▶ _About this exercise_: The line containing "core_margin: 2" marks the end; copy exactly all lines from the start of the material up to and including it.

▶ _Information_:

## alu_top
module alu_top (
    input             clk,
    input      [15:0] a,
    input      [15:0] b,
    input      [2:0]  opcode,
    input             mode,
    output reg [15:0] result,
    output reg        za,
    output reg        zb,
    output reg        eq,
    output reg        gt,
    output reg        lt
);
clock: 5.97 ns
lec_check: 0
abc_area: 1
cap_margin: 20
core_margin: 2
core_utilization: 72
cts_cluster_diameter: 371
cts_cluster_size: 14
gpl_timing_driven: 0
place_density_lb_addon: 0.08
setup_slack_margin: 1.68
slew_margin: 20
tns_end_percent: 35
run.sh (not shown) runs the stock make flow with config.mk's settings and CLKGATE_MAP_FILE=.
The starting point did not get past global routing.
Rerun with:
ABC_AREA = unset   (was 1)
CORE_UTILIZATION = 40   (was 72)
CTS_CLUSTER_DIAMETER = unset   (was 371)
CTS_CLUSTER_SIZE = unset   (was 14)
GPL_TIMING_DRIVEN = unset   (was 0)
PLACE_DENSITY_LB_ADDON = unset   (was 0.08)
SETUP_SLACK_MARGIN = unset   (was 1.68)
TNS_END_PERCENT = unset   (was 35)
clock period = 37.1 ns   (was 5.97 ns; I/O delays follow)
After rerunning: This time the run completed without violations; die size increases by well over a third; synthesized cell count decreases by a few percent; synthesized area increases by a few percent.
Rerun with:
CORE_UTILIZATION = 72   (was 40)
SETUP_SLACK_MARGIN = 1.78   (was unset)
clock period = 5.97 ns   (was 37.1 ns; I/O delays follow)
The changed run never finished: it broke off in detailed placement.
Die area decreases by 44%.
Synthesized area stays the same.
Synthesized cell count stays the same.
Rerun with:
MAX_ROUTING_LAYER = met4   (was unset)
PLACE_DENSITY_LB_ADDON = 0.01   (was unset)
SETUP_SLACK_MARGIN = unset   (was 1.78)
TNS_END_PERCENT = 5   (was unset)
clock period = 27.6 ns   (was 5.97 ns; I/O delays follow)
=> The new run ended with an error in global routing on GRT-0232. Synthesized cell count is unchanged. Die size stays the same. Synthesized area stays the same.
Rerun with:
CORE_UTILIZATION = 33   (was 72)
MAX_ROUTING_LAYER = unset   (was met4)
PLACE_DENSITY_LB_ADDON = unset   (was 0.01)
TNS_END_PERCENT = unset   (was 5)
clock period = 37.1 ns   (was 27.6 ns; I/O delays follow)
After rerunning: This time the run ran to the end with no violations; synthesized area does not change; die area increases by 110%; synthesized cell count is unchanged.
Rerun with:
CORE_UTILIZATION = 65   (was 33)
TNS_END_PERCENT = 5   (was unset)
clock period = 27.6 ns   (was 37.1 ns; I/O delays follow)
After rerunning: Now the flow completed, yet does not pass: negative setup slack; final cell count drops by about 3.2%; total power is higher by 58%; clock skew hardly moves; clock-buffer cell count came out higher by 1; combinational power goes up by about 60%; non-clock buffer count rose by 249; synthesized area is unchanged.

* * *

Setup of run A:
The RTL this note starts from:
==> flow/design.v <==
module alu_top (
    input             clk,
    input      [15:0] a,
    input      [15:0] b,
    input      [2:0]  opcode,
    input             mode,
    output reg [15:0] result,
    output reg        za,
    output reg        zb,
    output reg        eq,
    output reg        gt,
    output reg        lt
);
    reg [15:0] a_q, b_q;
    reg [2:0]  opcode_q;
    reg        mode_q;
    wire [15:0] alu_out;
    wire        za_w, zb_w, eq_w, gt_w, lt_w;
    ALU u_alu (.a(a_q), .b(b_q), .opcode(opcode_q), .mode(mode_q),
               .outALU(alu_out), .za(za_w), .zb(zb_w), .eq(eq_w), .gt(gt_w), .lt(lt_w));
    always @(posedge clk) begin
        a_q      <= a;
        b_q      <= b;
        opcode_q <= opcode;
        mode_q   <= mode;
        result   <= alu_out;
        za       <= za_w;
        zb       <= zb_w;
        eq       <= eq_w;
        gt       <= gt_w;
        lt       <= lt_w;
    end
endmodule

module arith(a,b,opcode,outau);
input [15:0] a;
input [15:0] b;
input [2:0] opcode;
output [15:0] outau;
reg [15:0] outau;
always@(*)
begin
	case(opcode)
	3'b000: outau = a+b;
	3'b001: outau = a * b;
	3'b010: if (a > b) begin
		outau = a - b;
		end
		else begin
		outau = b - a;
		end
	3'b011: if (a > b) begin
		outau = (b == 16'h0000) ? 16'h0000 : a / b;
		end
		else begin
		outau = (a == 16'h0000) ? 16'h0000 : b / a;
		end
	default outau = 16'h0000;
	endcase
end
endmodule
module logic_unit(a,b,opcode,outlu,za,zb,eq,gt,lt);
input [15:0] a;
input [15:0] b;
input [2:0] opcode;
output [15:0] outlu;
output za, zb,eq,gt,lt;
reg [15:0] outlu;
reg za,zb,eq,gt,lt;
always@(*)
begin
	case(opcode)
	3'b000: outlu = (a & b);
	3'b001: outlu = (a | b);
	3'b010: outlu = (~(a | b));
	3'b011: outlu = (~(a & b));
	3'b100: outlu = (~ a);
	3'b101: outlu = (~ b);
	3'b110: outlu = (a ^ b);
	3'b111: outlu = (~(a ^ b));
	endcase
end
always@(*)
begin
	if( a == b) begin
	eq = 1;
	end
	else begin
	eq = 0;
	end
	if ( a > b) begin
	gt = 1;
	end
	else begin
	gt = 0;
	end
	if ( a < b) begin
	lt = 1;
	end
	else begin
	lt = 0;
	end
	if( a == 16'h0000) begin
	za = 1;
	end
	else begin
	za = 0;
	end
	if (b == 16'h0000) begin
	zb = 1;
	end
	else begin
	zb = 0;
	end
end
endmodule
module ALU( a, b, opcode, mode, outALU, za, zb, eq, gt, lt);
input [15:0] a;
input [15:0] b;
input [2:0] opcode;
input mode;
output [15:0] outALU;
output za, zb, eq, gt, lt;
reg [15:0] outALU;
reg za, zb, eq, gt, lt;
wire [15:0] outau;
wire [15:0] outlu;
wire tza, tzb, teq, tgt, tlt;
arith a1 (.a(a), .b(b), .opcode(opcode), .outau(outau));
logic_unit l1 (.a(a), .b(b), .opcode(opcode), .outlu(outlu), .za(tza), .zb(tzb), .eq(teq), .gt(tgt), .lt(tlt));
always@(*)
begin
	if(mode == 0) begin
	outALU = outau;
	end
	else if (mode == 1) begin
	outALU = outlu;
	end
	else begin
	outALU = 16'h0000;
	end
	za = tza;
	zb = tzb;
	eq = teq;
	gt = tgt;
	lt = tlt;
end
endmodule
make LEC_CHECK=0 CAP_MARGIN=0 CELL_PAD_IN_SITES_DETAIL_PLACEMENT=0 CORE_MARGIN=2 CORE_UTILIZATION=66 MAX_ROUTING_LAYER=met4 MIN_ROUTING_LAYER=met1 SETUP_SLACK_MARGIN=-0.24 SLEW_MARGIN=20 TNS_END_PERCENT=5 finish   # period 24.3 ns
The log for run A ends in 5_1_grt with error GRT-0116, so the run never completed.
[inputs] run B vs run A
Settings: MAX_ROUTING_LAYER removed (was met4); TNS_END_PERCENT removed (was 5); SETUP_SLACK_MARGIN removed (was -0.24); MIN_ROUTING_LAYER removed (was met1); CAP_MARGIN changed from 0 to 20; CORE_UTILIZATION changed from 66 to 40; CELL_PAD_IN_SITES_DETAIL_PLACEMENT removed (was 0); the clock period (ns, I/O delays scaled along) changed from 24.3 to 45.0.
--- outcome ---
Run B ended with every stage complete and zero timing, DRC or antenna violations. Run A never completed, since it errored out during 5_1_grt. Run A has a lower number of placement rows than run B. Changes observed in run B relative to run A: post-DP HPWL went down by 6000 um, core utilization before placement went down by 26 points, placement-stage worst setup slack went up by 12.31 ns. Run B vs. run A: die size went up by 63%.
Inputs modified between run B and run C:
Settings: an added CORE_ASPECT_RATIO of 0.84; an added CELL_PAD_IN_SITES_GLOBAL_PLACEMENT of 1.
[summary]
- In the tables for run C and run B, worst hold slack across all endpoints reads lower with run C.
- Final worst-path cycle share (lower): run B
- Diff run C and run B: total power higher in run C
- Compared with run B, run C shows a higher growth of design area from synthesis to finish.
### run C -> run D
Settings: CORE_ASPECT_RATIO no longer set, was 0.84; HOLD_SLACK_MARGIN now -0.02, previously not set; SETUP_SLACK_MARGIN now 5.0, previously not set; ABC_AREA now 1, previously not set; SLEW_MARGIN now 25, was 20; GPL_TIMING_DRIVEN now 0, previously not set; CELL_PAD_IN_SITES_GLOBAL_PLACEMENT now 3, was 1; CAP_MARGIN now 15, was 20; GPL_ROUTABILITY_DRIVEN now 0, previously not set; TNS_END_PERCENT now 95, previously not set; CELL_PAD_IN_SITES_DETAIL_PLACEMENT now 2, previously not set; CTS_CLUSTER_SIZE now 66, previously not set.
## What came out
- Taking run C as the reference, in run D met2 wirelength from detailed routing has increased, area growth from synthesis to layout now larger, final setup skew essentially unchanged, number of combinational gates with multiple inputs down 65, first-iteration DRC count shrank by 699.
- Diff run C -> run D | total internal power | down by more than 10%
- Compared with run C, in run D mux contribution to synthesized area down 5.8 points; power down about 16%.
- Result for run C and run D: all clean
- Cmp run D vs run C: row count higher in run D
- | first-pass GRT wire length | run D vs run C | worse |
Power and IR drop assume default switching activity.
<file path="flow/config.mk">
export PLATFORM = sky130hd
export DESIGN_NAME = custom_cpu
export DESIGN_NICKNAME = custom_cpu
export VERILOG_FILES = /design/flow/design.v
export SDC_FILE = /design/flow/constraint.sdc
export NUM_CORES = 4
export LEC_CHECK = 0
export CAP_MARGIN = 20
export CORE_MARGIN = 2
export CORE_UTILIZATION = 72
export CTS_CLUSTER_DIAMETER = 268
export CTS_CLUSTER_SIZE = 99
export PLACE_DENSITY = 0.4
export SLEW_MARGIN = 20
</file>
<file path="flow/constraint.sdc">
create_clock -name core_clock -period 6.15 [get_ports {clk}]
set_input_delay 1.2300 -clock core_clock [delete_from_list [all_inputs] [get_ports {clk}]]
set_output_delay 1.2300 -clock core_clock [all_outputs]
set_load 0.01 [all_outputs]
</file>
<file path="flow/design.v">
`timescale 10 ns / 1 ns
module alu(
	input  [32 - 1:0]  A,
	input  [32 - 1:0]  B,
	input  [              2:0]  ALUop,
	output                      Overflow,
	output                      CarryOut,
	output                      Zero,
	output [32 - 1:0]  Result
);
	wire CarryIn = (ALUop[2]==1'b1||ALUop[1:0]==2'b11);								 
	wire [32 :0] A_Extended = {A[32 - 1],A};	 
	wire [32 :0] B_Extended = {B[32 - 1],B};
	wire [32 :0] B_Convert = (ALUop[2]==1'b1||ALUop[1:0]==2'b11)? ~B_Extended : B_Extended; 
	wire [32 + 1:0] C = A_Extended+B_Convert+CarryIn;	 
	wire [32 - 1:0] Less;
	assign Result=({32{ALUop==3'b000}}&(A&B))
				|({32{ALUop==3'b001}}&(A|B))
				|({32{ALUop==3'b100}}&(A^B))
				|({32{ALUop==3'b101}}&~(A|B))
				|({32{ALUop[1:0]==2'b10}}&(C[32 - 1:0]))
				|({32{ALUop[1:0]==2'b11}}&(Less));
	assign Zero=(Result==32'b0);
	assign CarryOut=(ALUop[2]||ALUop[1:0])^C[32+1];
	assign Overflow=C[32]^C[32-1];				 
	assign Less={{(32-1){1'b0}},(ALUop[2]&&C[32])||((~ALUop[2])&&CarryOut)};
endmodule
`timescale 10 ns / 1 ns
module shifter (
	input  [32 - 1:0] A,
	input  [              4:0] B,
	input  [              1:0] Shiftop,
	output [32 - 1:0] Result
);
	localparam Left_logical     = 2'b00;
	localparam Right_logical    = 2'b10;
	localparam Right_arthimetic = 2'b11;
	wire   [2*32-1:0] extended_data = {{32{A[32-1]}},A};
	assign Result = {32{Shiftop==Left_logical}} & (A<<B) |
	                {32{Shiftop==Right_logical}} & (A>>B) |
					{32{Shiftop==Right_arthimetic}} & extended_data[{1'b0,B}+:32];
endmodule
`timescale 10 ns / 1 ns
module reg_file(
	input                       clk,
	input  [5 - 1:0]  waddr,
	input  [5 - 1:0]  raddr1,
	input  [5 - 1:0]  raddr2,
	input                       wen,
	input  [32 - 1:0]  wdata,
	output [32 - 1:0]  rdata1,
	output [32 - 1:0]  rdata2
);
	reg [32-1:0] rf [31:0];
	always @(posedge clk)
	begin
		if(wen==1'b1 && waddr!=5'b0) 
		rf [waddr]<= wdata; 
	end
	assign rdata1=(raddr1==0)?0:rf[raddr1];
	assign rdata2=(raddr2==0)?0:rf[raddr2]; 
endmodule
`timescale 10ns / 1ns
module custom_cpu(
	input         clk,
	input         rst,
	output [31:0] PC,
	output        Inst_Req_Valid,
	input         Inst_Req_Ready,
	input  [31:0] Instruction,
	input         Inst_Valid,
	output        Inst_Ready,
	output [31:0] Address,
	output        MemWrite,
	output [31:0] Write_data,
	output [ 3:0] Write_strb,
	output        MemRead,
	input         Mem_Req_Ready,
	input  [31:0] Read_data,
	input         Read_data_Valid,
	output        Read_data_Ready,
	output [31:0] cpu_perf_cnt_0,
	output [31:0] cpu_perf_cnt_1,
	output [31:0] cpu_perf_cnt_2
);
	wire [31:0] opnumber_1, opnumber_2;
	wire [ 2:0] ALUop;
	wire overflow,carryout,zero;
	wire [31:0] result_1;
	wire [31:0] shift_data;
	wire [ 4:0] shift_amount;
	wire [ 1:0] shiftop;
	wire [31:0] result_2;
	wire [ 4:0] RF_raddr1;
	wire [ 4:0] RF_raddr2;
	wire [31:0] RF_rdata1, RF_rdata2;
	wire	    RF_wen;
	wire [ 4:0] RF_waddr;
	wire [31:0]	RF_wdata;
	alu alu_u0(opnumber_1,opnumber_2,ALUop,overflow,carryout,zero,result_1); 
	shifter shifter_u0(shift_data,shift_amount,shiftop,result_2); 
	reg_file reg_file_u0(clk,RF_waddr,RF_raddr1,RF_raddr2,RF_wen,RF_wdata,RF_rdata1,RF_rdata2); 
	reg  [31:0] IR;  
	reg  [31:0] MDR;  
	reg  [31:0] PC_reg;  
	reg  [31:0] PC_next_reg;  
	reg  [31:0] ALUout;  
	wire [ 6:0] opcode      = IR[ 6: 0];
	wire [ 4:0] rd          = IR[11: 7];
	wire [ 2:0] funct3      = IR[14:12];
	wire [ 4:0] rs1         = IR[19:15];
	wire [ 4:0] rs2         = IR[24:20];
	wire [ 6:0] funct7      = IR[31:25];
	wire [11:0] I_immediate = IR[31:20];
	wire [11:0] S_immediate = {IR[31:25],IR[11:7]};
	wire [12:0] B_immediate = {IR[31],IR[7],IR[30:25],IR[11:8],1'b0};
	wire [31:0] U_immediate = {IR[31:12],12'b0};
	wire [20:0] J_immediate = {IR[31],IR[19:12],IR[20],IR[30:21],1'b0};
	wire R_type            = opcode[5] && opcode[4] && ~opcode[2];
	wire I_type            = ~opcode[5] && opcode[4] && ~opcode[2];
	wire R_calculate       = R_type && ~R_shift && ~multiply;
	wire R_shift           = R_type && (funct3[1:0]==2'b01);
	wire multiply          = R_type && (funct7[0]);
	wire I_calculate       = I_type && ~I_shift;
	wire I_shift           = I_type && (funct3[1:0]==2'b01);
	wire calculate         = R_calculate || I_calculate;
	wire shift             = R_shift || I_shift;
	wire jump              = opcode[6] && opcode[2];
	wire branch            = opcode[6] && ~opcode[2];
	wire load              = ~opcode[5] && ~opcode[4];
	wire store             = ~opcode[6] && opcode[5] && ~opcode[4];
	wire load_imm          = ~opcode[6] && opcode[2];
	wire jal               = jump && opcode[3];
	wire jalr              = jump && ~opcode[3];
	wire [2:0] ALUsrc_state = {(current_state[3:1]==3'b000), current_state[3],current_state[2]||current_state[1]};  
	wire [1:0] ALUsrcA      = {jalr,load_imm};
	wire [2:0] ALUsrcB1     = {branch,jal,jalr};
	wire [3:0] ALUsrcB2     = {load_imm,branch || R_calculate || multiply,load || I_calculate,store};
	localparam INIT      = 9'b000000001,  
			   IF        = 9'b000000010,  
			   IW        = 9'b000000100,  
			   ID        = 9'b000001000,  
			   EX        = 9'b000010000,  
			   STORE     = 9'b000100000,  
			   LOAD      = 9'b001000000,  
			   RDW       = 9'b010000000,  
			   WB        = 9'b100000000;  
	reg [8:0] current_state;
	reg [8:0] next_state;
	always @(posedge clk)begin
		if(rst==1'b1)
			current_state <= INIT;
		else
			current_state <= next_state;
	end
	always @(*)begin
		if(rst==1'b1)
			next_state = INIT;
		else begin
			case(current_state)
			INIT: 
				next_state = IF;  
			IF:   begin
				if(Inst_Req_Ready==1'b1)  
					next_state = IW;
				else
					next_state = IF;
			end
			IW:   begin
				if(Inst_Valid==1'b1)  
					next_state = ID;
				else
					next_state = IW;
			end
			ID:   
				next_state = EX;  
			EX:   begin
				if(branch)
					next_state = IF;
				else if(calculate||shift||jump||load_imm||multiply)
					next_state = WB;
				else if(store)
					next_state = STORE;
				else if(load)
					next_state = LOAD;
				else
					next_state = EX;
			end
			STORE:begin
				if(Mem_Req_Ready==1'b1)  
					next_state = IF;
				else
					next_state = STORE;
			end
			LOAD: begin
				if(Mem_Req_Ready==1'b1)  
					next_state = RDW;
				else
					next_state = LOAD;
			end
			RDW:  begin
				if(Read_data_Valid==1'b1)  
					next_state = WB;
				else
					next_state = RDW;
			end
			WB:
				next_state = IF;
			default:
				next_state = INIT;
			endcase
		end
	end
	always @(posedge clk)begin
		if(current_state==INIT)  
			PC_next_reg <= 32'b0;
		else if(current_state==IF || current_state==IW)  
			PC_next_reg <= ALUout;
	end
	wire [2:0] branch_type = {funct3[2:1]==2'b00,funct3[2:1]==2'b10,funct3[2:1]==2'b11};
	wire branch_condition = branch_type[2] && (funct3[0]^zero) ||
							branch_type[1] && (funct3[0]^result_1[0]) ||
							branch_type[0] && (funct3[0]^carryout);  
	always @(posedge clk)begin
		if(current_state==INIT)
			PC_reg <= 32'b0;
		else if(current_state==ID && ~jump && ~branch && ~load_imm)
			PC_reg <= PC_next_reg;
		else if(current_state==EX)begin
			if(branch && branch_condition)
				PC_reg <= ALUout;
			else if(branch && ~branch_condition)
				PC_reg <= PC_next_reg;
			else if(jump)
				PC_reg <= ALUout;
			else if(load_imm)
				PC_reg <= PC_next_reg;
		end
	end
	always @(posedge clk)begin
		if(current_state[2] && Inst_Valid)
			IR <= Instruction;
	end
	always @(posedge clk)begin
		if(current_state[7] && Read_data_Valid)
			MDR <= Read_data;
	end
	always @(posedge clk)begin
		ALUout <= result_1;
	end
	assign PC = PC_reg;
	assign RF_raddr1       = rs1;
	assign RF_raddr2       = rs2;
	wire   write_condition = calculate||shift||load||load_imm||jump||multiply;
	assign RF_wen          = (current_state == WB)&&(write_condition);
	assign RF_waddr        = rd;
	wire [31:0] calculate_wdata = {32{calculate}} & ALUout;
	wire [31:0] shift_wdata     = {32{shift}} & result_2;
	wire [63:0] full_multiply_result = RF_rdata1*RF_rdata2;
	wire [31:0] multiply_wdata  = {32{multiply}} & full_multiply_result[31:0];
	wire [31:0] jump_wdata      = {32{jump}} & PC_next_reg;
	wire [31:0] load_imm_wdata  = {32{load_imm}} & (opcode[5]? U_immediate:ALUout);
	wire [31:0] load_wdata; 
	wire [ 7:0] target_byte     = MDR[{ALUout[1:0],3'b0}+:8];
	wire [15:0] target_halfword = MDR[{ALUout[1:0],3'b0}+:16];
	wire [31:0] zeroextended_target_byte = {{24{1'b0}},target_byte};
	wire [31:0] zeroextended_target_halfword = {{16{1'b0}},target_halfword};
	wire [31:0] signextended_target_byte = {{24{target_byte[7]}},target_byte};
	wire [31:0] signextended_target_halfword = {{16{target_halfword[15]}},target_halfword};
	assign load_wdata           = {32{load}} &
								  {{32{(funct3==3'b000)}} & signextended_target_byte |
	                               {32{(funct3==3'b001)}} & signextended_target_halfword |
								   {32{(funct3==3'b010)}} & MDR |
								   {32{(funct3==3'b100)}} & zeroextended_target_byte |
								   {32{(funct3==3'b101)}} & zeroextended_target_halfword};
	assign RF_wdata             = load_wdata | calculate_wdata | shift_wdata | multiply_wdata |jump_wdata | load_imm_wdata;
	assign opnumber_1               = {32{ALUsrc_state[0]}} & PC_reg |
									  {32{ALUsrc_state[1]}} & (ALUsrcA[1]? RF_rdata1:PC_reg) |
									  {32{ALUsrc_state[2]}} & (ALUsrcA[0]? PC_reg:RF_rdata1);
	wire [31:0] signextended_Iimm   = {{20{I_immediate[11]}},I_immediate};
	wire [31:0] signextended_Jimm   = {{11{J_immediate[20]}},J_immediate};
	wire [31:0] signextended_Bimm   = {{19{B_immediate[12]}},B_immediate};
	wire [31:0] signextended_Simm   = {{20{S_immediate[11]}},S_immediate};
	assign opnumber_2               = {32{ALUsrc_state[0]}} & 32'b100 |
									  {32{ALUsrc_state[1]}} & {
										{32{ALUsrcB1[0]}} & signextended_Iimm |
										{32{ALUsrcB1[1]}} & signextended_Jimm |
										{32{ALUsrcB1[2]}} & signextended_Bimm } |
									  {32{ALUsrc_state[2]}} & {
										{32{ALUsrcB2[0]}} & signextended_Simm |
										{32{ALUsrcB2[1]}} & signextended_Iimm |
										{32{ALUsrcB2[2]}} & RF_rdata2 |
										{32{ALUsrcB2[3]}} & U_immediate};
	wire ADD_type              = (funct3==3'b000);
	wire AND_type              = funct3[2];
	wire SLT_type              = (funct3[2:1]==2'b01);
	wire [2:0] AND_op          = {~funct3[1],1'b0,funct3[1:0]==2'b10};
	wire [2:0] SLT_op          = {~funct3[0],2'b11};
	wire [2:0] ALUop_Rcal      = {3{R_calculate}} &
							     {{3{ADD_type}} & {funct7[5],2'b10} |
	                              {3{AND_type}} & AND_op |
							      {3{SLT_type}} & SLT_op};
	wire [2:0] ALUop_Ical      = {3{I_calculate}} &
								 {{3{ADD_type}} & {3'b010} |
								  {3{AND_type}} & AND_op |
								  {3{SLT_type}} & SLT_op};
	wire [2:0] ALUop_branch    = {3{branch}} &
								 {{3{~funct3[2]}} & 3'b110 |
								  {3{funct3[2:1]==2'b10}} & 3'b111 |
								  {3{funct3[1]}} & 3'b011};
	assign ALUop               = {3{ALUsrc_state[0] || ALUsrc_state[1]}} & {3'b010} |
								 {3{ALUsrc_state[2]}} & {
									{3{jump||load||store||load_imm}} & {3'b010} |
									ALUop_branch | ALUop_Rcal | ALUop_Ical
								 };
	assign shift_data   = shift? RF_rdata1 : RF_rdata2;
	assign shift_amount = {5{R_shift}} & RF_rdata2[4:0] |
						  {5{I_shift}} & I_immediate[4:0] |
						  {5{store}} & {ALUout[1:0],3'b000};
	assign shiftop      = {2{shift}} & {funct3[2],funct7[5]} |
						  {2{store}} & {2'b00};
	assign Inst_Req_Valid = current_state[1];
	assign Inst_Ready     = current_state[0] | current_state[2];
	assign Read_data_Ready= current_state[0] | current_state[7];
	assign MemRead        = current_state[6];
	assign MemWrite       = current_state[5];
	assign Address        = {32{current_state[1]}} & PC_reg |
						    {32{current_state[5] || current_state[6]}} & {ALUout[31:2],{2'b0}};
	assign Write_data     = result_2;
	wire [3:0] sb_strb    = {4{funct3[1:0]==2'b00}} & {ALUout[1:0]==2'b11,ALUout[1:0]==2'b10,ALUout[1:0]==2'b01,ALUout[1:0]==2'b00};
	wire [3:0] sh_strb    = {4{funct3[0]}} & {{2{ALUout[1]}},{2{~ALUout[1]}}};
	wire [3:0] sw_strb    = {4{funct3[1]}} & {4'b1111};
	assign Write_strb     = {4{store}} & (sb_strb | sh_strb | sw_strb);
	reg [31:0] cycle_cnt;
	always @(posedge clk)begin
		if(rst==1'b1)
			cycle_cnt <= 32'b0;
		else
			cycle_cnt <= cycle_cnt+32'b1;
	end
	assign cpu_perf_cnt_0 = cycle_cnt;
	reg [31:0] mem_cycle_cnt;
	always @(posedge clk)begin
		if(rst==1'b1)
			mem_cycle_cnt <= 32'b0;
		else if((current_state[6] || current_state[5]) && Mem_Req_Ready)  
			mem_cycle_cnt <= mem_cycle_cnt+32'b1;
	end
	assign cpu_perf_cnt_1 = mem_cycle_cnt;
	reg [31:0] inst_cycle_cnt;
	always @(posedge clk)begin
		if(rst==1'b1)
			inst_cycle_cnt <= 32'b0;
		else if(current_state[1] && Inst_Req_Ready)  
			inst_cycle_cnt <= inst_cycle_cnt+32'b1;
	end
	assign cpu_perf_cnt_2 = inst_cycle_cnt;
endmodule
</file>
the previous run:
Design breakout, start of the top module:
module breakout(
    input  clk,
    input  rst,
    input  rota,
    input  rotb,
    input  de,
    output red,
    output green,
    output blue,
    output hsync,
    output vsync
    );
wire [9:0] xpos;
wire [9:0] ypos;
signal_generator signal_generator_inst(clk, rst, hsync, vsync, xpos, ypos);
game game_inst(clk, rst, xpos, ypos, ~rota, ~rotb, ~de, red, green, blue);
endmodule
For scale: roughly 190 flip-flops.
Settings: LEC_CHECK=0, ABC_AREA=1, CAP_MARGIN=40, CORE_ASPECT_RATIO=1.32, CORE_MARGIN=2, CORE_UTILIZATION=72, CTS_CLUSTER_SIZE=10, HOLD_SLACK_MARGIN=0.28, PLACE_DENSITY=0.4, SETUP_SLACK_MARGIN=2.08, SLEW_MARGIN=40; clock period 7.37 ns.
run.sh (not shown) runs the stock make flow with config.mk's settings and CLKGATE_MAP_FILE=.
Per the final summary, the previous run finished and its layout is clean on timing, DRC and antenna.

▶ _Task result_:
## alu_top
module alu_top (
    input             clk,
    input      [15:0] a,
    input      [15:0] b,
    input      [2:0]  opcode,
    input             mode,
    output reg [15:0] result,
    output reg        za,
    output reg        zb,
    output reg        eq,
    output reg        gt,
    output reg        lt
);
clock: 5.97 ns
lec_check: 0
abc_area: 1
cap_margin: 20
core_margin: 2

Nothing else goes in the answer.